The chance meeting of a renowned painter and a mysterious girl blossoms into love, but when their ensuing courtship is marred by the disappearance of a purse full of money, their newfound happiness threatens to unravel . . . To the north of Paris in the port city of Le Havre, a drama of love and deception unfolds when the last and fiercely guarded daughter of a once prosperous family falls in love with the verses of a famous poet―but is this great man of letters with whom she enters into an impassioned correspondence really the person she believes him to be?
The theme of reality versus illusion, particularly in matters of love, dominates the two works of this second volume of Balzac's magnum opus.
La Comédie Humaine, left unfinished at the time of Balzac's death, is a vast literary work comprising nearly one hundred short stories, novellas, and novels set in the aftermath of the Napoleonic Wars during the Bourbon Restoration and the July Monarchy. Throughout, Balzac utilizes nineteenth-century French society to examine humanity and the human experience with all its attendant virtues, vices, and peculiarities.

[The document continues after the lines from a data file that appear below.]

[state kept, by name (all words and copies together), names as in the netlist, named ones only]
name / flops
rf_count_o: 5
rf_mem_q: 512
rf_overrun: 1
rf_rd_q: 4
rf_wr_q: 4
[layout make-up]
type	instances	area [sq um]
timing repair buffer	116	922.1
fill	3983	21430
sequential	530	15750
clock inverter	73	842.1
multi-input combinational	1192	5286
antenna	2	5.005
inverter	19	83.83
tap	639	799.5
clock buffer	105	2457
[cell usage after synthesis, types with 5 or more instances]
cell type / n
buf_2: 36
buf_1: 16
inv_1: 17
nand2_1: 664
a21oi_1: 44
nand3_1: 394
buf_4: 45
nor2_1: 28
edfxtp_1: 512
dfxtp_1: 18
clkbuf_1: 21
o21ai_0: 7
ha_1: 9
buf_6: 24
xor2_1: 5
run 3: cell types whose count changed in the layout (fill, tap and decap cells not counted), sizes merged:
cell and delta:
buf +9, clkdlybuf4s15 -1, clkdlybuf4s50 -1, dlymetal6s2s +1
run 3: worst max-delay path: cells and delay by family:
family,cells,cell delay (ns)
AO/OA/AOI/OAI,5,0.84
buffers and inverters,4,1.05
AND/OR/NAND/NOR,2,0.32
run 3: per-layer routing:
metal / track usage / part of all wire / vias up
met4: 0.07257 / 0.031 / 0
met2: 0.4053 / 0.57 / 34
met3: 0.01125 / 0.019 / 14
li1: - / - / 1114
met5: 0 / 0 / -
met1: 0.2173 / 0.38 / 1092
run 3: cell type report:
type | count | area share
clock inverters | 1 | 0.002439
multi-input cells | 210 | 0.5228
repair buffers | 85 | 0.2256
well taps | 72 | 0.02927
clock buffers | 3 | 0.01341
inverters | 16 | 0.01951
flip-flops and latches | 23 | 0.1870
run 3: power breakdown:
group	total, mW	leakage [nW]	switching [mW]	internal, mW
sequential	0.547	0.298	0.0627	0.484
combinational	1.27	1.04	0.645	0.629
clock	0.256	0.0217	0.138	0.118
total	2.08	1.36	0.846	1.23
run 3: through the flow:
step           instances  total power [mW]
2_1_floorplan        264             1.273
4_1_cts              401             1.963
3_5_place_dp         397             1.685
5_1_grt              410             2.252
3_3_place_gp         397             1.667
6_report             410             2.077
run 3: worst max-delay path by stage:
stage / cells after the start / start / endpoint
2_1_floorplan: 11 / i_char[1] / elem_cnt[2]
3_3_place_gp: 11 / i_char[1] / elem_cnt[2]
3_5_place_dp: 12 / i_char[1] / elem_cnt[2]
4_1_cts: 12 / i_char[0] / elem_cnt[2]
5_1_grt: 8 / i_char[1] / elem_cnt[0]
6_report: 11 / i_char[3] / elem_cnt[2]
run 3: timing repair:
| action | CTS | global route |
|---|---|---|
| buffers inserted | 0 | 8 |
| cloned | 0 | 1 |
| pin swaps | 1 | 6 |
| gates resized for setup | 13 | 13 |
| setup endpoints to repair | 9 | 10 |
==> src/rtl/sum_normalizer36.sv <==
// Normalizes a 36-bit unsigned adder sum to a 24-bit hidden-bit mantissa with
// round-to-nearest-even, exponent saturation and denormal handling.
module sum_normalizer36 #(
  parameter int unsigned EXP_W = 8
) (
  input  logic             clk,
  input  logic             rst_n,
  input  logic             in_valid,
  output logic             in_ready,
  input  logic [35:0]      in_sum,
  input  logic [EXP_W-1:0] in_exp,
  output logic             out_valid,
  input  logic             out_ready,
  output logic [23:0]      out_mant,
  output logic [EXP_W-1:0] out_exp,
  output logic             out_zero,
  output logic             out_overflow
);

  localparam logic [EXP_W-1:0] ExpOnes = '1;
  localparam logic [EXP_W-1:0] ExpOne  = EXP_W'(1);
  localparam logic [23:0]      MantHid = 24'h800000;

  typedef enum logic [1:0] {
    StIdle,
    StNorm,
    StRound,
    StDone
  } state_e;

  state_e           r_state, w_state_d;
  logic [35:0]      r_work, w_work_d;
  logic [EXP_W-1:0] r_exp_work, w_exp_work_d;
  logic [23:0]      r_out_mant, w_out_mant_d;
  logic [EXP_W-1:0] r_out_exp, w_out_exp_d;
  logic             r_out_zero, w_out_zero_d;
  logic             r_out_ovf, w_out_ovf_d;
  logic             r_in_ready;
  logic             r_out_valid;

  // Rounding datapath, only consumed in StRound.
  logic [23:0]      w_mant_pre;
  logic             w_guard;
  logic             w_sticky;
  logic             w_inc;
  logic [24:0]      w_mant_sum;
  logic             w_carry;
  logic [23:0]      w_mant_rnd;
  logic [EXP_W-1:0] w_exp_inc;
  logic [EXP_W-1:0] w_exp_rnd;
  logic             w_norm_stop;

  always_comb begin
    w_mant_pre  = r_work[35:12];
    w_guard     = r_work[11];
    w_sticky    = |r_work[10:0];
    w_inc       = w_guard & (w_sticky | w_mant_pre[0]);
    w_mant_sum  = {1'b0, w_mant_pre} + {24'd0, w_inc};
    w_carry     = w_mant_sum[24];
    w_mant_rnd  = w_carry ? MantHid : w_mant_sum[23:0];
    // Saturating increment so an all-ones exponent never wraps to zero.
    w_exp_inc   = (r_exp_work == ExpOnes) ? ExpOnes : (r_exp_work + ExpOne);
    w_exp_rnd   = w_carry ? w_exp_inc : r_exp_work;
    w_norm_stop = r_work[35] | (r_exp_work <= ExpOne);
  end

  always_comb begin
    w_state_d    = r_state;
    w_work_d     = r_work;
    w_exp_work_d = r_exp_work;
    w_out_mant_d = r_out_mant;
    w_out_exp_d  = r_out_exp;
    w_out_zero_d = r_out_zero;
    w_out_ovf_d  = r_out_ovf;

    unique case (r_state)
      StIdle: begin
        if (in_valid) begin
          w_work_d     = in_sum;
          w_exp_work_d = in_exp;
          if (in_sum == 36'd0) begin
            w_state_d    = StDone;
            w_out_mant_d = 24'd0;
            w_out_exp_d  = '0;
            w_out_zero_d = 1'b1;
            w_out_ovf_d  = 1'b0;
          end else begin
            w_state_d = StNorm;
          end
        end
      end

      StNorm: begin
        if (w_norm_stop) begin
          w_state_d = StRound;
        end else begin
          w_work_d     = {r_work[34:0], 1'b0};
          w_exp_work_d = r_exp_work - ExpOne;
        end
      end

      StRound: begin
        w_state_d    = StDone;
        w_exp_work_d = w_exp_rnd;
        w_out_zero_d = 1'b0;
        if (w_exp_rnd == ExpOnes) begin
          w_out_mant_d = 24'd0;
          w_out_exp_d  = ExpOnes;
          w_out_ovf_d  = 1'b1;
        end else begin
          w_out_mant_d = w_mant_rnd;
          w_out_ovf_d  = 1'b0;
          if (!w_mant_rnd[23]) begin
            w_out_exp_d = '0;
          end else if (!w_mant_pre[23]) begin
            // Rounding promoted a denormal into the smallest normal.
            w_out_exp_d = ExpOne;
          end else begin
            w_out_exp_d = w_exp_rnd;
          end
        end
      end

      StDone: begin
        if (out_ready) begin
          w_state_d = StIdle;
        end
      end

      default: w_state_d = StIdle;
    endcase
  end

  // Handshake flags are registered so both read 0 throughout reset.
  always_ff @(posedge clk or negedge rst_n) begin
    if (!rst_n) begin
      r_state     <= StIdle;
      r_work      <= 36'd0;
      r_exp_work  <= '0;
      r_out_mant  <= 24'd0;
      r_out_exp   <= '0;
      r_out_zero  <= 1'b0;
      r_out_ovf   <= 1'b0;
      r_in_ready  <= 1'b0;
      r_out_valid <= 1'b0;
    end else begin
      r_state     <= w_state_d;
      r_work      <= w_work_d;
      r_exp_work  <= w_exp_work_d;
      r_out_mant  <= w_out_mant_d;
      r_out_exp   <= w_out_exp_d;
      r_out_zero  <= w_out_zero_d;
      r_out_ovf   <= w_out_ovf_d;
      r_in_ready  <= (w_state_d == StIdle);
      r_out_valid <= (w_state_d == StDone);
    end
  end

  assign in_ready     = r_in_ready;
  assign out_valid    = r_out_valid;
  assign out_mant     = r_out_mant;
  assign out_exp      = r_out_exp;
  assign out_zero     = r_out_zero;
  assign out_overflow = r_out_ovf;

endmodule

Honoré de Balzac (1799-1850) was one of France's most prolific and influential writers, and is generally considered to be one of the first and greatest of the literary realists. In his lifetime, he tried and failed at a number of professions, including that of legal clerk, printer, publisher, and as a businessman who engaged in a number of abortive ventures. These experiences, as well as numerous affairs with admiring ladies―many of them from the nobility―and an unsuccessful run for public office, provided him with a wealth of material for his writing, in which he was able to create some of the most memorable characters in French literature.